In a community-based cohort, serum intact FGF23 change over 18 years from mid-life to late-life was significantly associated with the subsequent risk of mortality. The observed association was independent of eGFR change and consistent across demographic and clinical subgroups. When both FGF23 change and FGF23 in late-life were simultaneously entered into the Cox model, FGF23 in late-life, but not FGF23 change, was an independent predictor of mortality. However, it was of note that FGF23 change from midlife to late-life was highly correlated with FGF23 concentrations in late-life.

Previous cross-sectional studies have shown an inverse association between FGF23 concentrations and eGFR,^{2, 3} which is generally consistent with a modest correlation between FGF23 change and eGFR change in our study (r=−0.42). Nonetheless, we noted that a non-negligible proportion of participants had a small increase in FGF23 despite a large decline in eGFR (or a large increase in FGF23 despite a small decline in eGFR) (Table 3), suggesting that the increase in FGF23 from midlife to late-life may not be simply explained by decreased kidney function. Future studies should investigate non-kidney factors that are associated with FGF23 change, although physiological changes during aging from mid-life to late-life may likely have some role.¹⁵

The association of FGF23 change with mortality risk was independent of eGFR change, although the association was certainly attenuated after accounting for kidney function. In addition, our cross-category analysis demonstrated that greater FGF23 increase and eGFR decline were jointly associated with high risk of mortality without clear evidence of interaction. Such findings extend previous studies relating single-measured intact FGF23 concentrations to the risk of mortality in older adults,^{7, 8} and are consistent with a recent report of 1,135 patients with moderate to severe CKD demonstrating a higher risk of mortality associated with a rapid increase in C-terminal FGF23 concentrations over 5 years.⁹

There are a few unique aspects of our study. First, to our knowledge, this is the first study to show an independent association of FGF23 change with subsequent risk of mortality in the general population. Second, we explored changes in FGF23 over almost two decades. Third, we rigorously assessed the prospective associations in the Cox models that simultaneously incorporated both FGF23 change and FGF23 at visit 5. Finally, FGF23 change even within its normal ranges was robustly associated with mortality. Although future confirmation studies are needed, if our findings are replicated, it will be worth exploring exact mechanisms linking increasing FGF23 concentrations even within normal ranges to mortality. Nonetheless, taken together, these findings further support the broad etiological implications of FGF23 beyond its relevance with kidney function.
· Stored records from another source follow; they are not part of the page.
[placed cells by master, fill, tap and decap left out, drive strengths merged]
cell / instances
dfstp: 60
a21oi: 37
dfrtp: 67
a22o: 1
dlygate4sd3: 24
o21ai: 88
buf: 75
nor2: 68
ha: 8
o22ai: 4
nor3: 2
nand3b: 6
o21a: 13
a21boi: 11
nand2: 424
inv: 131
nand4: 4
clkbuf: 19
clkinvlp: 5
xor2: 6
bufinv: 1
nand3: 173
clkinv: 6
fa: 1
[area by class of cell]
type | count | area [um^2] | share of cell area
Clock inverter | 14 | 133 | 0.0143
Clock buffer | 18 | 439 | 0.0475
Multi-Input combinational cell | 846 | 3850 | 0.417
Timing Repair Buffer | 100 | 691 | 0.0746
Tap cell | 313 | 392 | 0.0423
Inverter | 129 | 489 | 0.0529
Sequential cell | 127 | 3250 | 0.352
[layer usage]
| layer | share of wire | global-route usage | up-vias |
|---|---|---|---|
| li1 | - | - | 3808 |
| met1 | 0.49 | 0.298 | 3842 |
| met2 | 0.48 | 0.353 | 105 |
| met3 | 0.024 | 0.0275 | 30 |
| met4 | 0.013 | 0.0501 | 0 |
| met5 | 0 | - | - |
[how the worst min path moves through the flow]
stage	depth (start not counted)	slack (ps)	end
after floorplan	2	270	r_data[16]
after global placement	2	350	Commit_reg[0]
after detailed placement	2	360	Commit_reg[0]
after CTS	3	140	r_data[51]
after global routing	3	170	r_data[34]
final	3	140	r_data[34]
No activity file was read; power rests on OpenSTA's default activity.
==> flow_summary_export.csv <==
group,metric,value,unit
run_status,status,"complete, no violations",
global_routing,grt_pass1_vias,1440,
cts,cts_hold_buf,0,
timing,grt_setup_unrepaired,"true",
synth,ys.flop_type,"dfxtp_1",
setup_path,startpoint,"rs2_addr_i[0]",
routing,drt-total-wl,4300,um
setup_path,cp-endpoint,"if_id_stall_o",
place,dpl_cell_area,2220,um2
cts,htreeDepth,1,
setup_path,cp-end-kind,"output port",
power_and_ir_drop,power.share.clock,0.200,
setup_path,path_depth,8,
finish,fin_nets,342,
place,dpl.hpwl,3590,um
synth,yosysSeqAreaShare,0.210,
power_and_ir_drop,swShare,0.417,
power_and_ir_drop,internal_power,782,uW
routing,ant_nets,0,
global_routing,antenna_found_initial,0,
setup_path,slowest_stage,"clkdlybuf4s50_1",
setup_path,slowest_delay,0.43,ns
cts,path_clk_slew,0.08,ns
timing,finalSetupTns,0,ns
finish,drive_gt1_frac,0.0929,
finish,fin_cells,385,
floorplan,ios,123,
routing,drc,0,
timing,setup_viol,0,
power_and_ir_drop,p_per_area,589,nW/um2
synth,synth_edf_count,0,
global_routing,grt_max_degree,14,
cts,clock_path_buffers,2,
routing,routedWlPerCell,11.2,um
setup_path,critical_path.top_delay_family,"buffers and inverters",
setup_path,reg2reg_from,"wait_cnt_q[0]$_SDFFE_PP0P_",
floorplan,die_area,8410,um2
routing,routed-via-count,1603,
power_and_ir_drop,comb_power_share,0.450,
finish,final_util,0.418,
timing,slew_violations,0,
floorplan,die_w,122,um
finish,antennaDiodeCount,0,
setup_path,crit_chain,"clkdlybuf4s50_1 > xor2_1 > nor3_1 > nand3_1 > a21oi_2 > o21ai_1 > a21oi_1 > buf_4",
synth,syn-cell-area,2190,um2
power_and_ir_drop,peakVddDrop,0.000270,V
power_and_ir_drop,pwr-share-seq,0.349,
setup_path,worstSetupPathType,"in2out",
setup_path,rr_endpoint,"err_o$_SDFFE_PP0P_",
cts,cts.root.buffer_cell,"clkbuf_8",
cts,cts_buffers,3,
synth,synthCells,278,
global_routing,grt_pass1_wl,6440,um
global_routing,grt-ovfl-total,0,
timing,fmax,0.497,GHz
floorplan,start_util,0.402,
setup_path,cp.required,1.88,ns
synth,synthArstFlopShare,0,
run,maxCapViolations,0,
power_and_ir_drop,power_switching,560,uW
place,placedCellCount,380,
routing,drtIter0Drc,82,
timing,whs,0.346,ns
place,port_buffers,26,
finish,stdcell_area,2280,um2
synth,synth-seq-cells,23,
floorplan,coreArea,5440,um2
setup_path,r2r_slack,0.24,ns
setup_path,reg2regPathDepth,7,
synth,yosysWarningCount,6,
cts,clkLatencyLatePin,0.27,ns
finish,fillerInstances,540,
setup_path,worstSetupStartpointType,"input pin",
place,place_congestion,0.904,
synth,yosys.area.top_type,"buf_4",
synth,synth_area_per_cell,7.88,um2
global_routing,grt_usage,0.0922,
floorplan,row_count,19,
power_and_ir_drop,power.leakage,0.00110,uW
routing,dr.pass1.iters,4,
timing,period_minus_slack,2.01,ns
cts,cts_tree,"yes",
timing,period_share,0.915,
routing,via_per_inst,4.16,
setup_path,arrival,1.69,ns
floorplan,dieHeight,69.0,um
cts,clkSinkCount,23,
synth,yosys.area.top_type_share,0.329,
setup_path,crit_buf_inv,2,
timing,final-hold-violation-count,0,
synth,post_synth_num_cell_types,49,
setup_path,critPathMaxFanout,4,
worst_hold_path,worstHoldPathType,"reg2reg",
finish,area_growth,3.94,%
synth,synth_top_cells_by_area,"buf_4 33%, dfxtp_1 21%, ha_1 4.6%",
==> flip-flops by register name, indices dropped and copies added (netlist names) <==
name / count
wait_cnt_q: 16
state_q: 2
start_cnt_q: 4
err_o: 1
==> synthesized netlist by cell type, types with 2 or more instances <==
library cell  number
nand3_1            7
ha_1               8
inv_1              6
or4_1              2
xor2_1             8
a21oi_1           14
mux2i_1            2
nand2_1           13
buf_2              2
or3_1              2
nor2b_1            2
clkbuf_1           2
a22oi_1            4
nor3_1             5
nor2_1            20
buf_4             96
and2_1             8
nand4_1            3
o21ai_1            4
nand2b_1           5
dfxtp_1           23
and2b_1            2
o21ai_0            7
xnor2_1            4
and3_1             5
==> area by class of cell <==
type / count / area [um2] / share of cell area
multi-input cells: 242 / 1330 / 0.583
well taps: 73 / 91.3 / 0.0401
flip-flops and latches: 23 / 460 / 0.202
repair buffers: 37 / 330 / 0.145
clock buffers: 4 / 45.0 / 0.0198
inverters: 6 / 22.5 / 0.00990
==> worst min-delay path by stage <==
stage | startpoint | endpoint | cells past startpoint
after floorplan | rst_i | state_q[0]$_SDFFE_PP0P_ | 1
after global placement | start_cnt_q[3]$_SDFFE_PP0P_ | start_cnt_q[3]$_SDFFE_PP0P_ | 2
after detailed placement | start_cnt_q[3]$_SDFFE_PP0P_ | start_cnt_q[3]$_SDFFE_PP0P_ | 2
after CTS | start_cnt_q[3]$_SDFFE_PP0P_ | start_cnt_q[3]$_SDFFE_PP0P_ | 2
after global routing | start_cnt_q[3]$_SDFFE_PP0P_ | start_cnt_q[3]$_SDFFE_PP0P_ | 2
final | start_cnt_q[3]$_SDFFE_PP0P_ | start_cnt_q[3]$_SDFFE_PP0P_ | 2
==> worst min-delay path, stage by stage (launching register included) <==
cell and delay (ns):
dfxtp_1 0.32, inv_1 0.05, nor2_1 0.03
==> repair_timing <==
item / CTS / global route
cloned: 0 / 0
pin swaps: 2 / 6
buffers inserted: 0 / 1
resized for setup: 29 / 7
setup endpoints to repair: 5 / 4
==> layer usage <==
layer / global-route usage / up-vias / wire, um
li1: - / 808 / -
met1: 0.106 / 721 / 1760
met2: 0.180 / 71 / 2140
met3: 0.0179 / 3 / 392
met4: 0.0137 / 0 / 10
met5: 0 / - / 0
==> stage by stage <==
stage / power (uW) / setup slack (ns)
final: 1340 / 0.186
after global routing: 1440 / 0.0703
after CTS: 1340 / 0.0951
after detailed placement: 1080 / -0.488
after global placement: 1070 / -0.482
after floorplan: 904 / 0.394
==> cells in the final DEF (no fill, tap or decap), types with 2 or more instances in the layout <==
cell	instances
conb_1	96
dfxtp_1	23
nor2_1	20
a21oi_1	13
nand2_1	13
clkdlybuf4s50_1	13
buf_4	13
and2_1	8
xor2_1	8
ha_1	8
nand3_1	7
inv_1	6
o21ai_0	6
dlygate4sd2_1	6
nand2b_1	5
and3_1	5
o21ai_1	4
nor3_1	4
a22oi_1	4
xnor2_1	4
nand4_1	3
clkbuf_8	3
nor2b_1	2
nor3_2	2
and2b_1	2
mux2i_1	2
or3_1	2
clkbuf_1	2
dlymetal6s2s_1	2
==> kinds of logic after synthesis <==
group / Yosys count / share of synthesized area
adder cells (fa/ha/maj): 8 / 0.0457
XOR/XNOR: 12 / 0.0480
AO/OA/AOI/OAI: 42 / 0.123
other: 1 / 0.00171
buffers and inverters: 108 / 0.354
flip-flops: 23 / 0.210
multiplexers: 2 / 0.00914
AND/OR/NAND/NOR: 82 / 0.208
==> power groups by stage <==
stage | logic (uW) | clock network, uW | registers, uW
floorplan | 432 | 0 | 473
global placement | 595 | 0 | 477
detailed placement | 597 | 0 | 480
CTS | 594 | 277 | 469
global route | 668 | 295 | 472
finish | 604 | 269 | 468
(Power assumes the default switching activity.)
--- src/rtl/crossbar_buffered.sv ---
// crossbar_buffered
//   Router crossbar that switches granted flits into a per-output FIFO.
//   Each output has a valid/ready handshake. An error monitor records the
//   first grant conflict or FIFO overflow in a sticky trigger and trace word.
// Ports
//   clk, reset             : clock, synchronous active-high reset
//   granted_dest_port_all  : per input, a (P-1)-bit grant vector that excludes the input's own port
//   flit_in_all            : per-input flits, Fw bits each
//   flit_out_all           : head flit of each output FIFO, zero when the output is not valid
//   flit_out_valid_all     : output FIFO is non-empty
//   out_ready_all          : downstream accepts the head flit this cycle
//   out_full_all           : output FIFO holds DEPTH entries
//   trig_clr               : clears trigger and trace and re-arms capture
//   trigger, trace         : sticky error flag and capture word of the first error

module crossbar_buffered_fifo #(
   parameter int W     = 38,
   parameter int DEPTH = 2
) (
   input  logic         clk,
   input  logic         reset,
   input  logic         i_push_req,
   input  logic [W-1:0] i_din,
   input  logic         i_ready,
   output logic [W-1:0] o_dout,
   output logic         o_valid,
   output logic         o_full,
   output logic         o_ovf
);
   localparam int AW = $clog2(DEPTH);
   localparam logic [AW:0] FULL_CNT = (AW+1)'(DEPTH);

   logic [W-1:0]  r_mem [DEPTH];
   logic [AW-1:0] r_wp, r_rp;
   logic [AW:0]   r_cnt;
   logic          w_pop, w_push;

   assign o_valid = (r_cnt != '0);
   assign o_full  = (r_cnt == FULL_CNT);
   assign w_pop   = o_valid & i_ready;
   // When full, a same-cycle pop frees the slot the push needs.
   assign w_push  = i_push_req & (~o_full | w_pop);
   assign o_ovf   = i_push_req & o_full & ~w_pop;
   assign o_dout  = o_valid ? r_mem[r_rp] : '0;

   // Storage is deliberately left unreset; the output is masked by valid.
   always_ff @(posedge clk) begin
      if (w_push) r_mem[r_wp] <= i_din;
   end

   always_ff @(posedge clk) begin
      if (reset) begin
         r_wp  <= '0;
         r_rp  <= '0;
         r_cnt <= '0;
      end else begin
         if (w_push) r_wp <= r_wp + 1'b1;
         if (w_pop)  r_rp <= r_rp + 1'b1;
         case ({w_push, w_pop})
            2'b10:   r_cnt <= r_cnt + 1'b1;
            2'b01:   r_cnt <= r_cnt - 1'b1;
            default: r_cnt <= r_cnt;
         endcase
      end
   end
endmodule

module crossbar_buffered #(
   parameter int V     = 4,
   parameter int P     = 5,
   parameter int Fpay  = 32,
   parameter int DEPTH = 2,
   localparam int Fw   = 2 + V + Fpay
) (
   input  logic                 clk,
   input  logic                 reset,
   input  logic [P*(P-1)-1:0]   granted_dest_port_all,
   input  logic [P*Fw-1:0]      flit_in_all,
   output logic [P*Fw-1:0]      flit_out_all,
   output logic [P-1:0]         flit_out_valid_all,
   input  logic [P-1:0]         out_ready_all,
   output logic [P-1:0]         out_full_all,
   input  logic                 trig_clr,
   output logic                 trigger,
   output logic [31:0]          trace
);
   logic [P-1:0][P-1:0]  w_req;   // [output][input]
   logic [P-1:0][Fw-1:0] w_win;
   logic [P-1:0][Fw-1:0] w_dout;
   logic [P-1:0]         w_conf, w_ovf, w_err;
   logic [7:0]           w_err_idx;
   logic [15:0]          r_cyc;

   // Undo the self-excluding grant encoding: bit k of input i means output k
   // when k<i, otherwise output k+1.
   always_comb begin
      w_req = '0;
      for (int o = 0; o < P; o++)
         for (int i = 0; i < P; i++)
            if (o < i)      w_req[o][i] = granted_dest_port_all[i*(P-1) + o];
            else if (o > i) w_req[o][i] = granted_dest_port_all[i*(P-1) + o - 1];
   end

   // Lowest-index requester wins. The descending scan leaves the lowest one last.
   always_comb begin
      w_win = '0;
      for (int o = 0; o < P; o++)
         for (int i = P-1; i >= 0; i--)
            if (w_req[o][i]) w_win[o] = flit_in_all[i*Fw +: Fw];
   end

   genvar o;
   generate
      for (o = 0; o < P; o++) begin : g_out
         // More than one requester if clearing the lowest set bit leaves any bit set.
         assign w_conf[o] = |(w_req[o] & (w_req[o] - 1'b1));
         assign w_err[o]  = w_conf[o] | w_ovf[o];
         assign flit_out_all[o*Fw +: Fw] = w_dout[o];

         crossbar_buffered_fifo #(.W(Fw), .DEPTH(DEPTH)) u_fifo (
            .clk        (clk),
            .reset      (reset),
            .i_push_req (|w_req[o]),
            .i_din      (w_win[o]),
            .i_ready    (out_ready_all[o]),
            .o_dout     (w_dout[o]),
            .o_valid    (flit_out_valid_all[o]),
            .o_full     (out_full_all[o]),
            .o_ovf      (w_ovf[o])
         );
      end
   endgenerate

   always_comb begin
      w_err_idx = '0;
      for (int k = P-1; k >= 0; k--)
         if (w_err[k]) w_err_idx = 8'(k);
   end

   always_ff @(posedge clk) begin
      if (reset) begin
         r_cyc   <= '0;
         trigger <= 1'b0;
         trace   <= '0;
      end else begin
         r_cyc <= r_cyc + 1'b1;
         if (trig_clr) begin
            // A clear beats an error in the same cycle.
            trigger <= 1'b0;
            trace   <= '0;
         end else if (!trigger && (|w_err)) begin
            trigger <= 1'b1;
            trace   <= {|w_ovf, |w_conf, 6'd0, w_err_idx, r_cyc};
         end
      end
   end
endmodule

--- config.mk ---
export PLATFORM = sky130hd
export DESIGN_NAME = crossbar_buffered
export DESIGN_NICKNAME = d
export VERILOG_FILES = /design/src/rtl/crossbar_buffered.sv
export SDC_FILE = /design/constraint.sdc
export NUM_CORES = 1
export LEC_CHECK = 0
export BUFFER_PORTS_ARGS = -buffer_cell sky130_fd_sc_hd__buf_2
export CORE_UTILIZATION = 29
export DETAILED_ROUTE_END_ITERATION = 16
export PLACE_DENSITY = 0.55
export SLEW_MARGIN = 20
export SYNTH_ARGS = -nofsm -noshare
export SYNTH_HDL_FRONTEND = slang
export SYNTH_HIERARCHICAL = 1
export SYNTH_SLANG_ARGS = --single-unit
--- constraint.sdc ---
create_clock -name clk -period 3.65 [get_ports clk]
set_input_delay 0.1825 -clock clk [delete_from_list [all_inputs] [get_ports clk]]
set_output_delay 0.1825 -clock clk [all_outputs]
set_load 0.01 [all_outputs]
==> results.cfg <==
[clock_tree]
cts_buffer_depth = 3
cts-root-buf = clkbuf_16
clock_latency_ns = 0.61
numCtsBuffers = 51
clock_sinks = 443
h-tree-depth = 2
clkTransAtPathRegs_ns = 0.06
cts_tree = yes
cts_resized = 0

[layout]
drive_gt1_frac = 0.214
regArea_sq_mm = 0.0127
nFillCells = 8065
area_growth_pct = 22.6
fin_nets = 3009
multi_input_area_sq_mm = 0.00982

[power]
finalPower_w = 0.0184
powerDensity_mw_per_mm2 = 644
leakagePower_nw = 10.9
ir_drop_v = 0.000369

[synthesis]
synth_top_area_share = 0.489
syn_area_sq_mm = 0.0233
yosys-top-cells-count = 380 x edfxtp_1, 361 x nand2_1, 356 x a21oi_1
synth-seq-cells = 443
synthArstFlopShare = 0
yosysMostFrequentCell = edfxtp_1
ys_warn_count = 6
ys_seq_area_frac = 0.543
syn_avg_cell_area_sq_um = 9.70
ys.flop_type = edfxtp_1
synth_cells = 2407
synthTopCellsByArea = edfxtp_1 49%, mux2i_1 8.2%, a21oi_1 7.6%
yosys.area.top_type = edfxtp_1
ys_types = 48
synth_edf_count = 380

[worst_setup_path]
r2r_slack_ns = 1.14
cp-start-kind = flop
crit_path_end_kind = output port
reg2reg_from = g_out[3].u_fifo/r_cnt[0]$_SDFFE_PP0P_
critical_path_class = flop to output port
rr_worst_depth = 9
critPathArrivalTime_ns = 2.51
crit_required_ns = 3.47
critPathMaxFanout = 26
crit_path_end = flit_out_all[31]
r2r-end = trace[31]$_SDFFE_PP0P_

[die]
ioPinCount = 451
dieArea_sq_mm = 0.0816
die_h_um = 286
row_count = 103
initial_utilization = 0.294
dieWidth_um = 286
coreArea_sq_mm = 0.0793

[grt]
grt.total_usage = 0.235
grt_pass1_wl_um = 136000
grt_overflow_total = 0
grt_pass1_vias = 18700
grt_max_degree = 79
antenna_found_initial = 44

[detailed_routing]
drtIter0Drc = 2211
ant_nets = 0
drc = 0
via_per_inst = 5.23
wirelength_um = 100000
via_count = 20400
first_pass_iters = 6
post_drt_wl_per_cell_um = 25.7

[sta]
period_needed_ns = 2.69
grt_setup_unrepaired = no
finalCritPeriodShare = 0.737
hold_viol_final = 0
slew_violations = 0
max_slew.worst_pin.slew_ns = 1.04
fmax_ghz = 0.372
relSlewSlack = 0.308
setup_violations = 0
fin_skew_ns = 0.0182
final.setup.tns_ns = 0

[min_path]
worstHoldPathCells = 3
hold_path_class = input port to flop

[placement]
io_buffers = 439
globalplace.congestion = 0.951
dp_hpwl_um = 73800

[run_status]
status = finished, final reports clean

[run]
cap_violations = 0
[logic make-up (layout without fill, tap and decap cells)]
group,after synthesis,in the layout,synth area share
compound gates,634,634,0.144
xor+xnor,25,25,0.00938
fa+ha+maj,6,6,0.00311
buf+inv,227,636,0.0435
flops,443,443,0.543
mux,196,196,0.0845
other cells,1,33,0.000161
simple gates,875,875,0.172
[worst min-delay path by stage]
stage	startpoint	to	slack [ns]
2_1_floorplan	reset	g_out[0].u_fifo/r_cnt[1]$_SDFFE_PP0P_	0.25
3_5_place_dp	trace[7]$_SDFFE_PP0P_	trace[7]$_SDFFE_PP0P_	0.45
6_report	flit_in_all[63]	g_out[0].u_fifo/r_mem[1][25]$_DFFE_PP_	0.03
5_1_grt	flit_in_all[3]	g_out[4].u_fifo/r_mem[0][3]$_DFFE_PP_	0.03
3_3_place_gp	r_cyc[0]$_SDFF_PP0_	r_cyc[0]$_SDFF_PP0_	0.44
4_1_cts	flit_in_all[29]	g_out[4].u_fifo/r_mem[1][29]$_DFFE_PP_	0.005
[layout make-up]
class / instances / area share
repair buffers: 521 / 0.102
clock inverters: 19 / 0.00866
diodes: 22 / 0.00192
inverters: 22 / 0.00289
clock buffers: 74 / 0.0517
multi-input cells: 1747 / 0.343
flip-flops and latches: 443 / 0.443
well taps: 1050 / 0.0459
[state kept, by name, summed over array words and instances, names as in the netlist, named ones only]
register	flops
trace	21
g_out.u_fifo/r_rp	5
r_cyc	16
g_out.u_fifo/r_mem	380
trigger	1
g_out.u_fifo/r_wp	5
g_out.u_fifo/r_cnt	10
[through the flow]
stage	utilization	area (sq um)	setup slack [ns]	cells	hold WS, ns
after floorplan	-	23400	0.629	2417	0.252
after global placement	0.334	26500	0.854	3752	0.440
after detailed placement	0.335	26500	0.818	3753	0.450
after CTS	0.360	28600	0.838	3876	0.00492
after global routing	0.360	28600	0.850	3878	0.0260
final	0.361	28600	0.959	3898	0.0262
[critical path, stage by stage (launching register included)]
cell     delay (ns)
dfxtp_2        1.00
mux2i_1        0.63
nor2_1         0.07
buf_2          0.18
[layout by cell type, fill, tap and decap left out, types with 37 or more instances in the layout]
master / synthesis / routed
a21oi_1: 356 / 356
edfxtp_1: 380 / 380
dfxtp_1: 63 / 58
nor2_1: 286 / 270
mux2i_1: 191 / 191
clkbuf_16: 0 / 54
a22oi_1: 37 / 37
buf_2: 20 / 437
nand3b_1: 153 / 153
nand2_1: 361 / 361
o21ai_0: 209 / 209
buf_4: 25 / 51
[metal layers]
metal | global-route usage | up-vias | wire, um
met2 | 0.414 | 986 | 49500
met4 | 0.0626 | 44 | 2660
li1 | - | 9365 | -
met1 | 0.281 | 9818 | 37600
met5 | 0 | - | 295
met3 | 0.0645 | 193 | 10000
[report_power, final]
part	internal (W)	total, W	switching [W]
registers	0.00672	0.00716	0.000433
logic	0.00200	0.00598	0.00398
clock network	0.00317	0.00527	0.00210
[repair_timing]
action | CTS | global route
setup endpoints to repair | 0 | 0
hold buffers | 30 | 0
setup buffers | 0 | 0
endpoints found under the hold margin | 75 | 0
Power figures use the tool's default switching activity.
When we included both FGF23 change and FGF23 at visit 5 simultaneously in a Cox model, FGF23 at visit 5, but not FGF23 change itself, remained significant. However, this should not be interpreted as the lack of prognostic value of changes in FGF23 since FGF23 change is a key determinant of FGF23 levels at visit 5 as represented by its strong correlation with FGF23 at visit 5 (r=0.77). Nonetheless, if the goal is prognostication, our results suggest that a single-point assessment of FGF23 in late-life should be prioritized over its change from midlife.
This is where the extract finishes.